Na sua previsão, essa resiliência da inflação de serviços somada à pressão nos núcleos e à expectativa de inflação acima da meta não são compatíveis com a convergência da inflação para a meta de 3% no horizonte relevante de política monetária.

Para os economistas Marco Caruso e Igor Cadilhac, do Banco Original, ainda que a inflação e sua composição tenham surpreendido positivamente, o comportamento dos serviços e núcleos continua a demandar cautela.

“Para os próximos meses, a redução nos preços dos combustíveis pela Petrobras vai arrefecer ainda mais a queda prevista no 1º semestre e suavizar a alta a partir do 2º semestre. Sendo assim, projetamos uma inflação de 5,7% em 2023”, preveem os economistas.
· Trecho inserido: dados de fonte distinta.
## src/rtl/ifpl_pkg.sv

```systemverilog
// Shared types, codes and the frame status map of the inverter fault latch.
`default_nettype none

package ifpl_pkg;

    // Item kinds.
    localparam logic [1:0] FUNC_CHECK    = 2'd0;
    localparam logic [1:0] FUNC_CAPTURE  = 2'd1;
    localparam logic [1:0] FUNC_EXTERNAL = 2'd2;
    localparam logic [1:0] FUNC_CLEAR    = 2'd3;

    // Frame status codes.
    localparam logic [3:0] STAT_VALID          = 4'd0;
    localparam logic [3:0] STAT_OVERRUN        = 4'd1;
    localparam logic [3:0] STAT_QUEUE_OVERRUN  = 4'd2;
    localparam logic [3:0] STAT_DESYNC         = 4'd3;
    localparam logic [3:0] STAT_EOS_TIMEOUT    = 4'd4;
    localparam logic [3:0] STAT_NOT_ARMED      = 4'd5;
    localparam logic [3:0] STAT_WINDOW_BAD     = 4'd6;
    localparam logic [3:0] STAT_MAP_UNVERIFIED = 4'd7;
    localparam logic [3:0] STAT_CAL_BAD        = 4'd8;
    localparam logic [3:0] STAT_SATURATED      = 4'd9;

    // Fault reason codes.
    localparam logic [3:0] CODE_NONE          = 4'd0;
    localparam logic [3:0] CODE_OVERCURRENT   = 4'd1;
    localparam logic [3:0] CODE_BUS_HIGH      = 4'd2;
    localparam logic [3:0] CODE_BUS_LOW       = 4'd3;
    localparam logic [3:0] CODE_OVERRUN       = 4'd4;
    localparam logic [3:0] CODE_QUEUE_OVERRUN = 4'd5;
    localparam logic [3:0] CODE_DESYNC        = 4'd6;
    localparam logic [3:0] CODE_TIMEOUT       = 4'd7;
    localparam logic [3:0] CODE_WINDOW        = 4'd8;
    localparam logic [3:0] CODE_MAP           = 4'd9;
    localparam logic [3:0] CODE_FRAME_COPY    = 4'd10;

    // Clear request results.
    localparam logic [2:0] CLR_OK             = 3'd0;
    localparam logic [2:0] CLR_NOT_LATCHED    = 3'd1;
    localparam logic [2:0] CLR_CONTROL_ACTIVE = 3'd2;
    localparam logic [2:0] CLR_UNSAFE         = 3'd3;
    localparam logic [2:0] CLR_SAMPLE_INVALID = 3'd4;
    localparam logic [2:0] CLR_NOT_A_CLEAR    = 3'd5;

    // Configuration register indexes.
    localparam logic [1:0] REG_CURRENT_LIMIT = 2'd0;
    localparam logic [1:0] REG_BUS_MIN       = 2'd1;
    localparam logic [1:0] REG_BUS_MAX       = 2'd2;
    localparam logic [1:0] REG_OV_COUNT      = 2'd3;

    // Register widths and reset values.
    localparam int CFG_DATA_W = 20;
    localparam logic [14:0] CURRENT_LIMIT_RST = 15'd12000;
    localparam logic [19:0] BUS_MIN_RST       = 20'd8000;
    localparam logic [19:0] BUS_MAX_RST       = 20'd350000;
    localparam logic [7:0]  OV_COUNT_RST      = 8'd10;
    localparam logic [7:0]  OV_RUN_MAX        = 8'd255;

    typedef struct packed {
        logic [14:0] current_limit_ma;
        logic [19:0] bus_min_mv;
        logic [19:0] bus_max_mv;
        logic [7:0]  overvolt_count_limit;
    } cfg_t;

    typedef struct packed {
        logic [1:0]         func;
        logic               frame_present;
        logic [3:0]         frame_status;
        logic signed [15:0] shunt1_ma;
        logic signed [15:0] shunt2_ma;
        logic [19:0]        bus_mv;
        logic [3:0]         reason_in;
        logic               control_active;
        logic               sd_lines_high;
        logic               sample_ok;
        logic               break_pending;
    } item_t;

    typedef struct packed {
        logic       fault_flag;
        logic [3:0] latched_reason;
        logic [7:0] overvolt_run;
    } state_t;

    typedef struct packed {
        logic       fault_latched;
        logic [3:0] fault_code;
        logic [2:0] clear_result;
        logic       pwm_kill;
    } result_t;

    // Map a frame status to the reason it latches.
    function automatic logic [3:0] status_to_code(input logic [3:0] status);
        logic [3:0] code;
        case (status) inside
            STAT_VALID:                                   code = CODE_NONE;
            STAT_OVERRUN:                                 code = CODE_OVERRUN;
            STAT_QUEUE_OVERRUN:                           code = CODE_QUEUE_OVERRUN;
            STAT_EOS_TIMEOUT, STAT_NOT_ARMED:             code = CODE_TIMEOUT;
            STAT_WINDOW_BAD:                              code = CODE_WINDOW;
            STAT_MAP_UNVERIFIED, STAT_CAL_BAD, STAT_SATURATED:
                                                          code = CODE_MAP;
            default:                                      code = CODE_DESYNC;
        endcase
        return code;
    endfunction

    // Magnitude of a signed 16-bit current, 0 to 32768.
    function automatic logic [16:0] mag16(input logic signed [15:0] value);
        logic [16:0] ext;
        ext = {value[15], value};
        return value[15] ? (17'd0 - ext) : ext;
    endfunction

endpackage

`default_nettype wire

```

## src/rtl/ifpl_cfg.sv

```systemverilog
// Configuration registers of the inverter fault latch.
`default_nettype none

module ifpl_cfg (
    input  wire logic                            clk,
    input  wire logic                            rst_n,
    input  wire logic                            cfg_wr_en,
    input  wire logic [1:0]                      cfg_index,
    input  wire logic [ifpl_pkg::CFG_DATA_W-1:0] cfg_data,
    output ifpl_pkg::cfg_t                       cfg
);

    ifpl_pkg::cfg_t cfg_reg;

    // Register file, written one register at a time.
    always_ff @(posedge clk or negedge rst_n)
    begin
        if (!rst_n)
        begin
            cfg_reg.current_limit_ma     <= ifpl_pkg::CURRENT_LIMIT_RST;
            cfg_reg.bus_min_mv           <= ifpl_pkg::BUS_MIN_RST;
            cfg_reg.bus_max_mv           <= ifpl_pkg::BUS_MAX_RST;
            cfg_reg.overvolt_count_limit <= ifpl_pkg::OV_COUNT_RST;
        end
        else if (cfg_wr_en)
        begin
            case (cfg_index)
                ifpl_pkg::REG_CURRENT_LIMIT: cfg_reg.current_limit_ma <= cfg_data[14:0];
                ifpl_pkg::REG_BUS_MIN:       cfg_reg.bus_min_mv       <= cfg_data[19:0];
                ifpl_pkg::REG_BUS_MAX:       cfg_reg.bus_max_mv       <= cfg_data[19:0];
                ifpl_pkg::REG_OV_COUNT:      cfg_reg.overvolt_count_limit <= cfg_data[7:0];
                default:
                begin
                end
            endcase
        end
    end

    assign cfg = cfg_reg;

endmodule

`default_nettype wire

```

## src/rtl/ifpl_eval.sv

```systemverilog
// Single-pass evaluation of one word against the latch state and limits.
`default_nettype none

module ifpl_eval (
    input  wire ifpl_pkg::item_t   item,
    input  wire ifpl_pkg::state_t  state,
    input  wire ifpl_pkg::cfg_t    cfg,
    output ifpl_pkg::state_t       state_next,
    output ifpl_pkg::result_t      result
);

    logic [16:0] i1_mag;
    logic [16:0] i2_mag;
    logic [16:0] limit_ext;
    logic [16:0] half_ext;
    logic        over_current;
    logic        over_half;
    logic        bus_high;
    logic        bus_low;
    logic [7:0]  run_sat;

    // Magnitudes and limit compares shared by the frame and clear paths.
    assign i1_mag       = ifpl_pkg::mag16(item.shunt1_ma);
    assign i2_mag       = ifpl_pkg::mag16(item.shunt2_ma);
    assign limit_ext    = {2'b00, cfg.current_limit_ma};
    assign half_ext     = {3'b000, cfg.current_limit_ma[14:1]};
    assign over_current = (i1_mag > limit_ext) || (i2_mag > limit_ext);
    assign over_half    = (i1_mag > half_ext) || (i2_mag > half_ext);
    assign bus_high     = item.bus_mv > cfg.bus_max_mv;
    assign bus_low      = item.bus_mv < cfg.bus_min_mv;
    assign run_sat      = (state.overvolt_run == ifpl_pkg::OV_RUN_MAX) ?
                          state.overvolt_run : state.overvolt_run + 8'd1;

    // Decide the next latch state and the result word.
    always_comb
    begin
        logic       set_req;
        logic [3:0] set_code;
        logic [2:0] clr;
        set_req    = 1'b0;
        set_code   = ifpl_pkg::CODE_NONE;
        clr        = ifpl_pkg::CLR_NOT_A_CLEAR;
        state_next = state;

        case (item.func)
            ifpl_pkg::FUNC_CHECK, ifpl_pkg::FUNC_CAPTURE:
            begin
                if (!state.fault_flag)
                begin
                    if (!item.frame_present)
                    begin
                        set_req  = 1'b1;
                        set_code = ifpl_pkg::CODE_FRAME_COPY;
                    end
                    else if (item.func == ifpl_pkg::FUNC_CAPTURE)
                    begin
                        // Capture frames also pass the map-unverified status.
                        if (item.frame_status != ifpl_pkg::STAT_VALID &&
                            item.frame_status != ifpl_pkg::STAT_MAP_UNVERIFIED)
                        begin
                            set_req  = 1'b1;
                            set_code = ifpl_pkg::status_to_code(item.frame_status);
                        end
                    end
                    else if (item.frame_status != ifpl_pkg::STAT_VALID)
                    begin
                        set_req  = 1'b1;
                        set_code = ifpl_pkg::status_to_code(item.frame_status);
                    end
                    else if (over_current)
                    begin
                        set_req  = 1'b1;
                        set_code = ifpl_pkg::CODE_OVERCURRENT;
                    end
                    else if (bus_high)
                    begin
                        // Over-voltage must persist until the run reaches overvolt_count_limit.
                        state_next.overvolt_run = run_sat;
                        if (run_sat >= cfg.overvolt_count_limit)
                        begin
                            set_req  = 1'b1;
                            set_code = ifpl_pkg::CODE_BUS_HIGH;
                        end
                    end
                    else
                    begin
                        state_next.overvolt_run = 8'd0;
                        if (bus_low)
                        begin
                            set_req  = 1'b1;
                            set_code = ifpl_pkg::CODE_BUS_LOW;
                        end
                    end
                end
            end
            ifpl_pkg::FUNC_EXTERNAL:
            begin
                if (!state.fault_flag)
                begin
                    set_req  = 1'b1;
                    set_code = item.reason_in;
                end
            end
            default:
            begin
                // Clear request: checks in priority order.
                if (!state.fault_flag)
                    clr = ifpl_pkg::CLR_NOT_LATCHED;
                else if (item.control_active)
                    clr = ifpl_pkg::CLR_CONTROL_ACTIVE;
                else if (!item.sd_lines_high)
                    clr = ifpl_pkg::CLR_UNSAFE;
                else if (!item.sample_ok)
                    clr = ifpl_pkg::CLR_SAMPLE_INVALID;
                else if (bus_low || bus_high || over_half || item.break_pending)
                    clr = ifpl_pkg::CLR_UNSAFE;
                else
                begin
                    clr                       = ifpl_pkg::CLR_OK;
                    state_next.fault_flag     = 1'b0;
                    state_next.latched_reason = ifpl_pkg::CODE_NONE;
                    state_next.overvolt_run   = 8'd0;
                end
            end
        endcase

        if (set_req)
        begin
            state_next.fault_flag     = 1'b1;
            state_next.latched_reason = set_code;
        end

        result.fault_latched = state_next.fault_flag;
        result.fault_code    = state_next.latched_reason;
        result.clear_result  = clr;
        result.pwm_kill      = set_req;
    end

endmodule

`default_nettype wire

```

## src/rtl/inverter_fault_protection_latch.sv

```systemverilog
// Top level of the inverter fault latch: input register, evaluation, result register.
//
//   Channel  | Handshake              | Word
//   ---------+------------------------+----------------------------------------------
//   input    | in_valid / in_ready    | func, frame fields, reason_in, clear inputs
//   result   | out_valid / out_ready  | fault_latched, fault_code, clear_result, pwm_kill
//   config   | cfg_wr_en              | cfg_index, cfg_data
//
// A word is registered at its input, evaluated against the latch state, and its
// result is registered once the result register is free to take it.
// One word per cycle is sustained while out_ready holds, and the latch
// state updates as the result is stored.
// A stalled result register holds its word, and the input register fills behind it.
// Reset clears the latch, the over-voltage run and both valid flags, and loads the
// default limits.
`default_nettype none

module inverter_fault_protection_latch (
    input  wire logic                            clk,
    input  wire logic                            rst_n,
    input  wire logic                            in_valid,
    output logic                                 in_ready,
    input  wire logic [1:0]                      func,
    input  wire logic                            frame_present,
    input  wire logic [3:0]                      frame_status,
    input  wire logic signed [15:0]              shunt1_ma,
    input  wire logic signed [15:0]              shunt2_ma,
    input  wire logic [19:0]                     bus_mv,
    input  wire logic [3:0]                      reason_in,
    input  wire logic                            control_active,
    input  wire logic                            sd_lines_high,
    input  wire logic                            sample_ok,
    input  wire logic                            break_pending,
    output logic                                 out_valid,
    input  wire logic                            out_ready,
    output logic                                 fault_latched,
    output logic [3:0]                           fault_code,
    output logic [2:0]                           clear_result,
    output logic                                 pwm_kill,
    input  wire logic                            cfg_wr_en,
    input  wire logic [1:0]                      cfg_index,
    input  wire logic [ifpl_pkg::CFG_DATA_W-1:0] cfg_data
);

    ifpl_pkg::cfg_t    cfg;
    ifpl_pkg::item_t   item_reg;
    ifpl_pkg::state_t  state_reg;
    ifpl_pkg::state_t  state_next;
    ifpl_pkg::result_t res_next;
    ifpl_pkg::result_t res_reg;
    logic              item_valid_reg;
    logic              out_valid_reg;
    logic              out_free;
    logic              item_fire;
    logic              in_fire;

    ifpl_cfg u_cfg (
        .clk       (clk),
        .rst_n     (rst_n),
        .cfg_wr_en (cfg_wr_en),
        .cfg_index (cfg_index),
        .cfg_data  (cfg_data),
        .cfg       (cfg)
    );

    ifpl_eval u_eval (
        .item       (item_reg),
        .state      (state_reg),
        .cfg        (cfg),
        .state_next (state_next),
        .result     (res_next)
    );

    // Pipeline flow control.
    assign out_free  = !out_valid_reg || out_ready;
    assign item_fire = item_valid_reg && out_free;
    assign in_ready  = !item_valid_reg || out_free;
    assign in_fire   = in_valid && in_ready;

    // Valid flags and the latch state.
    always_ff @(posedge clk or negedge rst_n)
    begin
        if (!rst_n)
        begin
            item_valid_reg <= 1'b0;
            out_valid_reg  <= 1'b0;
            state_reg      <= '0;
        end
        else
        begin
            item_valid_reg <= in_fire || (item_valid_reg && !item_fire);
            if (item_fire)
            begin
                out_valid_reg <= 1'b1;
                state_reg     <= state_next;
            end
            else if (out_ready)
            begin
                out_valid_reg <= 1'b0;
            end
        end
    end

    // Payload registers.
    always_ff @(posedge clk)
    begin
        if (in_fire)
        begin
            item_reg.func           <= func;
            item_reg.frame_present  <= frame_present;
            item_reg.frame_status   <= frame_status;
            item_reg.shunt1_ma      <= shunt1_ma;
            item_reg.shunt2_ma      <= shunt2_ma;
            item_reg.bus_mv         <= bus_mv;
            item_reg.reason_in      <= reason_in;
            item_reg.control_active <= control_active;
            item_reg.sd_lines_high  <= sd_lines_high;
            item_reg.sample_ok      <= sample_ok;
            item_reg.break_pending  <= break_pending;
        end
        if (item_fire)
        begin
            res_reg <= res_next;
        end
    end

    // Result word outputs.
    assign out_valid     = out_valid_reg;
    assign fault_latched = res_reg.fault_latched;
    assign fault_code    = res_reg.fault_code;
    assign clear_result  = res_reg.clear_result;
    assign pwm_kill      = res_reg.pwm_kill;

endmodule

`default_nettype wire

```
Rafaela Vitória, economista-chefe do Inter, por sua vez, vê como boas notícias do IPCA-15 de maio a queda mais disseminada dos preços e a redução da inflação de serviços e da média dos núcleos – que ficou em 0,42% no mês e acumula 6,8% em 12 meses.
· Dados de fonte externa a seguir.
--- src/hw/rtl/roman_numeral_encoder_macros.svh ---
// ----------------------------------------------------------------------------
// roman numeral encoder assertion macros
// shared concurrent assertion forms, clocked on clk_i, disabled during reset
// ----------------------------------------------------------------------------
`ifndef ROMAN_NUMERAL_ENCODER_MACROS_SVH
`define ROMAN_NUMERAL_ENCODER_MACROS_SVH

// same-cycle implication
`define RNE_ASSERT_IMP(lbl, ante, cons, msg) \
  lbl: assert property (@(posedge clk_i) disable iff (!rst_ni) (ante) |-> (cons)) \
    else $error(msg);

// next-cycle implication
`define RNE_ASSERT_NXT(lbl, ante, cons, msg) \
  lbl: assert property (@(posedge clk_i) disable iff (!rst_ni) (ante) |=> (cons)) \
    else $error(msg);

`endif

--- src/hw/rtl/rne_pkg.sv ---
// ----------------------------------------------------------------------------
// rne_pkg
// types, microcode table and symbol tables for the roman numeral encoder
// ----------------------------------------------------------------------------
package rne_pkg;

  localparam int unsigned NumW  = 13;
  localparam int unsigned WgtW  = 12;
  localparam int unsigned SymW  = 7;
  localparam int unsigned StepW = 5;

  localparam logic [NumW-1:0] MaxValid = 13'd3999;

  localparam logic [SymW-1:0] SymI = 7'h49;
  localparam logic [SymW-1:0] SymV = 7'h56;
  localparam logic [SymW-1:0] SymX = 7'h58;
  localparam logic [SymW-1:0] SymL = 7'h4c;
  localparam logic [SymW-1:0] SymC = 7'h43;
  localparam logic [SymW-1:0] SymD = 7'h44;
  localparam logic [SymW-1:0] SymM = 7'h4d;
  localparam logic [SymW-1:0] SymNone = 7'h00;

  // place codes
  localparam logic [1:0] PlaceUnits = 2'd0;
  localparam logic [1:0] PlaceTens  = 2'd1;
  localparam logic [1:0] PlaceHund  = 2'd2;
  localparam logic [1:0] PlaceThou  = 2'd3;

  // pattern codes within a place
  localparam logic [1:0] CodeOne  = 2'd0;
  localparam logic [1:0] CodeFive = 2'd1;
  localparam logic [1:0] CodeTen  = 2'd2;

  // program addresses
  localparam logic [StepW-1:0] StepLoad  = 5'd0;
  localparam logic [StepW-1:0] StepCheck = 5'd1;
  localparam logic [StepW-1:0] StepT2000 = 5'd2;
  localparam logic [StepW-1:0] StepT1000 = 5'd3;
  localparam logic [StepW-1:0] StepH800  = 5'd4;
  localparam logic [StepW-1:0] StepH400  = 5'd5;
  localparam logic [StepW-1:0] StepH200  = 5'd6;
  localparam logic [StepW-1:0] StepH100  = 5'd7;
  localparam logic [StepW-1:0] StepE80   = 5'd8;
  localparam logic [StepW-1:0] StepE40   = 5'd9;
  localparam logic [StepW-1:0] StepE20   = 5'd10;
  localparam logic [StepW-1:0] StepE10   = 5'd11;
  localparam logic [StepW-1:0] StepUnits = 5'd12;
  localparam logic [StepW-1:0] StepEmitT = 5'd13;
  localparam logic [StepW-1:0] StepEmitH = 5'd14;
  localparam logic [StepW-1:0] StepEmitE = 5'd15;
  localparam logic [StepW-1:0] StepEmitU = 5'd16;
  localparam logic [StepW-1:0] StepError = 5'd17;

  typedef enum logic [2:0] {
    OP_NOP,
    OP_LOAD,
    OP_CMPSUB,
    OP_MOVU,
    OP_EMIT,
    OP_ERR
  } op_e;

  typedef enum logic [1:0] {
    CND_ALWAYS,
    CND_WAIT,
    CND_BRANCH
  } cond_e;

  typedef struct packed {
    op_e              op;
    cond_e            cond;
    logic [1:0]       place;
    logic [WgtW-1:0]  weight;
    logic [StepW-1:0] nxt;
    logic [StepW-1:0] tgt;
  } ctrl_t;

  typedef struct packed {
    logic go;      // current step may leave
    logic branch;  // branch condition
  } stat_t;

  function automatic ctrl_t mk(op_e op, cond_e cond, logic [1:0] place,
                               logic [WgtW-1:0] weight, logic [StepW-1:0] nxt,
                               logic [StepW-1:0] tgt);
    ctrl_t w;
    w.op     = op;
    w.cond   = cond;
    w.place  = place;
    w.weight = weight;
    w.nxt    = nxt;
    w.tgt    = tgt;
    return w;
  endfunction

  // control store
  function automatic ctrl_t rom_word(logic [StepW-1:0] step);
    ctrl_t w;
    unique case (step)
      StepLoad:  w = mk(OP_LOAD, CND_WAIT, PlaceUnits, 12'd0, StepCheck, StepLoad);
      StepCheck: w = mk(OP_NOP, CND_BRANCH, PlaceUnits, 12'd0, StepT2000, StepError);
      StepT2000: w = mk(OP_CMPSUB, CND_ALWAYS, PlaceThou, 12'd2000, StepT1000, StepLoad);
      StepT1000: w = mk(OP_CMPSUB, CND_ALWAYS, PlaceThou, 12'd1000, StepH800, StepLoad);
      StepH800:  w = mk(OP_CMPSUB, CND_ALWAYS, PlaceHund, 12'd800, StepH400, StepLoad);
      StepH400:  w = mk(OP_CMPSUB, CND_ALWAYS, PlaceHund, 12'd400, StepH200, StepLoad);
      StepH200:  w = mk(OP_CMPSUB, CND_ALWAYS, PlaceHund, 12'd200, StepH100, StepLoad);
      StepH100:  w = mk(OP_CMPSUB, CND_ALWAYS, PlaceHund, 12'd100, StepE80, StepLoad);
      StepE80:   w = mk(OP_CMPSUB, CND_ALWAYS, PlaceTens, 12'd80, StepE40, StepLoad);
      StepE40:   w = mk(OP_CMPSUB, CND_ALWAYS, PlaceTens, 12'd40, StepE20, StepLoad);
      StepE20:   w = mk(OP_CMPSUB, CND_ALWAYS, PlaceTens, 12'd20, StepE10, StepLoad);
      StepE10:   w = mk(OP_CMPSUB, CND_ALWAYS, PlaceTens, 12'd10, StepUnits, StepLoad);
      StepUnits: w = mk(OP_MOVU, CND_ALWAYS, PlaceUnits, 12'd0, StepEmitT, StepLoad);
      StepEmitT: w = mk(OP_EMIT, CND_WAIT, PlaceThou, 12'd0, StepEmitH, StepLoad);
      StepEmitH: w = mk(OP_EMIT, CND_WAIT, PlaceHund, 12'd0, StepEmitE, StepLoad);
      StepEmitE: w = mk(OP_EMIT, CND_WAIT, PlaceTens, 12'd0, StepEmitU, StepLoad);
      StepEmitU: w = mk(OP_EMIT, CND_WAIT, PlaceUnits, 12'd0, StepLoad, StepLoad);
      StepError: w = mk(OP_ERR, CND_WAIT, PlaceUnits, 12'd0, StepLoad, StepLoad);
      default:   w = mk(OP_NOP, CND_ALWAYS, PlaceUnits, 12'd0, StepLoad, StepLoad);
    endcase
    return w;
  endfunction

  // symbols per digit
  function automatic logic [2:0] pat_len(logic [3:0] d);
    logic [2:0] n;
    case (d)
      4'd1, 4'd5:        n = 3'd1;
      4'd2, 4'd4, 4'd6,
      4'd9:              n = 3'd2;
      4'd3, 4'd7:        n = 3'd3;
      4'd8:              n = 3'd4;
      default:           n = 3'd0;
    endcase
    return n;
  endfunction

  function automatic logic [1:0] pat_code(logic [3:0] d, logic [1:0] idx);
    logic [1:0] c;
    c = CodeOne;
    case (d)
      4'd4:                   if (idx == 2'd1) c = CodeFive;
      4'd5, 4'd6, 4'd7, 4'd8: if (idx == 2'd0) c = CodeFive;
      4'd9:                   if (idx == 2'd1) c = CodeTen;
      default:                c = CodeOne;
    endcase
    return c;
  endfunction

  function automatic logic [SymW-1:0] place_sym(logic [1:0] place, logic [1:0] code);
    logic [SymW-1:0] s;
    case ({place, code})
      {PlaceUnits, CodeOne}:  s = SymI;
      {PlaceUnits, CodeFive}: s = SymV;
      {PlaceUnits, CodeTen}:  s = SymX;
      {PlaceTens, CodeOne}:   s = SymX;
      {PlaceTens, CodeFive}:  s = SymL;
      {PlaceTens, CodeTen}:   s = SymC;
      {PlaceHund, CodeOne}:   s = SymC;
      {PlaceHund, CodeFive}:  s = SymD;
      {PlaceHund, CodeTen}:   s = SymM;
      {PlaceThou, CodeOne}:   s = SymM;
      default:                s = SymNone;
    endcase
    return s;
  endfunction

endpackage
“A prévia de maio indica que teremos uma inflação menor no mês, abaixo de 0,4%, com o impacto maior da redução dos combustíveis na segunda quinzena e expectativa de desaceleração dos preços dos alimentos. Com isso, é bem provável que as expectativas de inflação tenham nova queda nas próximas semanas o que deve reforçar o debate sobre o corte de juros no segundo semestre, que na nossa opinião, pode se iniciar em agosto”, afirma Rafaela.

André Nunes de Nunes, economista-chefe do Sicredi, também vê, no lado de serviços, uma pressão ainda persistente, mesmo com a leve queda de serviços subjacentes, passando de 0,51% para 0,45%. A média móvel de três meses dessazonalizada e anualizada continuou subindo, de 5,5% para 5,9%.

“No geral, o qualitativo da leitura do IPCA-15 de maio foi positivo, mas o desafio da desinflação em serviços ainda persiste. Por ora, revisamos nosso IPCA em 2023 de 5,5% para 5,4%, mas entendemos que o viés é de baixa para esse número”, alerta.

Luis Menon, economista da Garde, destaca que alguns itens industriais vieram mais baixos no mês, contribuindo para a surpresa positiva, como carros usados (deflação de 0,79%) e o grupo de aparelhos eletrônicos (-0,85%).

“No qualitativo foi possível notar um número melhor, com núcleos desacelerando de 0,45% em abril para 0,42% e os serviços subjacentes, de 0,51% para 0,41%. Mas é importante lembrar que, dessazonalizando e anualizando, esta medidas ainda estão acima da meta, em 6,2% e 5,8%”, afirma.

Com os números divulgados hoje, a projeção da Garde para o IPCA do mês ficou em 0,39%. Para o ano, está em 5,4%.